▶ Task to complete
Could you set down exactly the lines in the records below between the line holding "export IMPL_totalWireLength_um=3330" and the line holding "export IMPL_hold_viol_final=0", inclusive?

--- The data Enclosed Below ---

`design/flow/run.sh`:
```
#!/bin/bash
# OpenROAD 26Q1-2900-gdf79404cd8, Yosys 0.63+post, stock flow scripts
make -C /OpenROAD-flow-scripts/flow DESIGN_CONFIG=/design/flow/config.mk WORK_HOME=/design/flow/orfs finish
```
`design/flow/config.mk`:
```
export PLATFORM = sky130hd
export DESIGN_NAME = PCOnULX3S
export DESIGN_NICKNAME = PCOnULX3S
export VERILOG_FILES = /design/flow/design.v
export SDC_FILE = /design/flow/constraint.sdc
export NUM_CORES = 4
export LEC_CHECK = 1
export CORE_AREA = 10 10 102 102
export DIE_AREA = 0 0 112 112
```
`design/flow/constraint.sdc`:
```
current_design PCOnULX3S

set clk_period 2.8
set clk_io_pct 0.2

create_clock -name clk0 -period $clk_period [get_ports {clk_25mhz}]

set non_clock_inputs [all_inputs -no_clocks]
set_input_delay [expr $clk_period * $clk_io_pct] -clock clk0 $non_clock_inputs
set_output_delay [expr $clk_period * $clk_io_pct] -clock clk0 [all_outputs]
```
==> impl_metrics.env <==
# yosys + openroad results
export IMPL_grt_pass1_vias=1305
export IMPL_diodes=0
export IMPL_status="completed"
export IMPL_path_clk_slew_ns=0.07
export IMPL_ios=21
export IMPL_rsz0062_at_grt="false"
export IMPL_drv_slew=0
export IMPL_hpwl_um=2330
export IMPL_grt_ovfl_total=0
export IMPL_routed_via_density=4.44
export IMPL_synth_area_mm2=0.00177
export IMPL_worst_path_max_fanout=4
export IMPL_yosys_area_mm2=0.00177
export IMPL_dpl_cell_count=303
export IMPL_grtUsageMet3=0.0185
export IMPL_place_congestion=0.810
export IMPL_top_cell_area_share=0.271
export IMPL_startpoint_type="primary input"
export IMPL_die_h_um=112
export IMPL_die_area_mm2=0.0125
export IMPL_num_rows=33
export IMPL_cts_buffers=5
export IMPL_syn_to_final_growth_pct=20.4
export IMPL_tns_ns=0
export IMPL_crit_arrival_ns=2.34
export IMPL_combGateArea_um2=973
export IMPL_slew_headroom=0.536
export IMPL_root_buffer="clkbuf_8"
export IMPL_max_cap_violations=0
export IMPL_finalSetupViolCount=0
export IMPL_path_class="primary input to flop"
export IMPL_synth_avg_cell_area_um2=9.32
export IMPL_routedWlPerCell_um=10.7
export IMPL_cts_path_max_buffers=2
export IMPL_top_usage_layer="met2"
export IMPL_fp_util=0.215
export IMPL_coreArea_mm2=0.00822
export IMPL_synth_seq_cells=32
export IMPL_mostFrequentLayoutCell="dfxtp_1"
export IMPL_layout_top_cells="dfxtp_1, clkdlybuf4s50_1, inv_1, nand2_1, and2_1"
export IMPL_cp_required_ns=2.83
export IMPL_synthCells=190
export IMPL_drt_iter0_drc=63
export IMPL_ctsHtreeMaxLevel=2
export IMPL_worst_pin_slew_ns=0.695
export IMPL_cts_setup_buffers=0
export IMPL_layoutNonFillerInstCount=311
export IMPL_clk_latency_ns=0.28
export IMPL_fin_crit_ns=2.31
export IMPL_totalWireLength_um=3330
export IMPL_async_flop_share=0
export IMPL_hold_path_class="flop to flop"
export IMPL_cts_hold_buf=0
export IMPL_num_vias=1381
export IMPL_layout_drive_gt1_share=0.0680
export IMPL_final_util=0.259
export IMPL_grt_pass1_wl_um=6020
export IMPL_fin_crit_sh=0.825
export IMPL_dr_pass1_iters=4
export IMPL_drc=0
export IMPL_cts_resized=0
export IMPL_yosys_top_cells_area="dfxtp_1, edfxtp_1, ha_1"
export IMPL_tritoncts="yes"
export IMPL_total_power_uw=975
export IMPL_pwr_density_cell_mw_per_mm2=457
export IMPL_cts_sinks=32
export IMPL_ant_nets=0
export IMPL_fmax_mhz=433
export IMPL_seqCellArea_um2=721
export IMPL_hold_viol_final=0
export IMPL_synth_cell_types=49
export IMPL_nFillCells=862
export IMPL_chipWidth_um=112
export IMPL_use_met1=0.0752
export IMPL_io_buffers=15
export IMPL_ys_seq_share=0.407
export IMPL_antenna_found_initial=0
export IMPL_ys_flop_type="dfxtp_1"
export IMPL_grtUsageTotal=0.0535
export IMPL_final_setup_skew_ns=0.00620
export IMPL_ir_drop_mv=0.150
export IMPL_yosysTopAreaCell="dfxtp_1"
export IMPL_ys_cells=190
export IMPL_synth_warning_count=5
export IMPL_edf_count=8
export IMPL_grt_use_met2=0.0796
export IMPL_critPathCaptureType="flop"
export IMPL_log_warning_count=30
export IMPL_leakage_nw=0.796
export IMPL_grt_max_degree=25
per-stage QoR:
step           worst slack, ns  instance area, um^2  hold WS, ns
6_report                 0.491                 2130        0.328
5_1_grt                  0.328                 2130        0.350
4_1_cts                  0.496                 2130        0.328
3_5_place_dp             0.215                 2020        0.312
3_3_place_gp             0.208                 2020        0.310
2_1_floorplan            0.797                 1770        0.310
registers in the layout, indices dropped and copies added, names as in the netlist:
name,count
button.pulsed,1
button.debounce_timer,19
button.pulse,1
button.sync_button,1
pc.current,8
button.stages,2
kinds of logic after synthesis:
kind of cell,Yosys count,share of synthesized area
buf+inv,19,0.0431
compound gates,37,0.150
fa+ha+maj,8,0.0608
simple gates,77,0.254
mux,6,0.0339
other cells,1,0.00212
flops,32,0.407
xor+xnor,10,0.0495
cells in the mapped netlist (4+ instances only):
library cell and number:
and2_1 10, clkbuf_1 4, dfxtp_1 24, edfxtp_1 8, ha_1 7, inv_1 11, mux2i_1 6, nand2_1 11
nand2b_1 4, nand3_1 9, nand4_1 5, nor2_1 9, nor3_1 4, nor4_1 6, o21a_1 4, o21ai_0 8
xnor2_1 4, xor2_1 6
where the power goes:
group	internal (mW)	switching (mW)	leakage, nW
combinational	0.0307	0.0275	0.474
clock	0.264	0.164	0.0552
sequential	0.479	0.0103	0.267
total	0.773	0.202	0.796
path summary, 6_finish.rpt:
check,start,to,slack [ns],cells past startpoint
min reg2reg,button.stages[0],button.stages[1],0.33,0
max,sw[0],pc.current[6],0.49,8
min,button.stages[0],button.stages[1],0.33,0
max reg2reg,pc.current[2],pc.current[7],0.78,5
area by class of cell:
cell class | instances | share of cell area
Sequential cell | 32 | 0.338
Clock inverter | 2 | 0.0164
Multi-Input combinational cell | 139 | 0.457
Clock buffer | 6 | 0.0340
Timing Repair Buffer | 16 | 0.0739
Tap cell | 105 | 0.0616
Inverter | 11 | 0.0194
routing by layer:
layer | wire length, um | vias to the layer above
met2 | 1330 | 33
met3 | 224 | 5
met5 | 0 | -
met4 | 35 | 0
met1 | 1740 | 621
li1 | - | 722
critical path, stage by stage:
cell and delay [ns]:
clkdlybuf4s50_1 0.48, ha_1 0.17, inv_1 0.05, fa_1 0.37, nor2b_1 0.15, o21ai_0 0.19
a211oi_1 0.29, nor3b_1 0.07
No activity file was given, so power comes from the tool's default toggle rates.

--- End of Enclosed The data ---

▶ Expected output
export IMPL_totalWireLength_um=3330
export IMPL_async_flop_share=0
export IMPL_hold_path_class="flop to flop"
export IMPL_cts_hold_buf=0
export IMPL_num_vias=1381
export IMPL_layout_drive_gt1_share=0.0680
export IMPL_final_util=0.259
export IMPL_grt_pass1_wl_um=6020
export IMPL_fin_crit_sh=0.825
export IMPL_dr_pass1_iters=4
export IMPL_drc=0
export IMPL_cts_resized=0
export IMPL_yosys_top_cells_area="dfxtp_1, edfxtp_1, ha_1"
export IMPL_tritoncts="yes"
export IMPL_total_power_uw=975
export IMPL_pwr_density_cell_mw_per_mm2=457
export IMPL_cts_sinks=32
export IMPL_ant_nets=0
export IMPL_fmax_mhz=433
export IMPL_seqCellArea_um2=721
export IMPL_hold_viol_final=0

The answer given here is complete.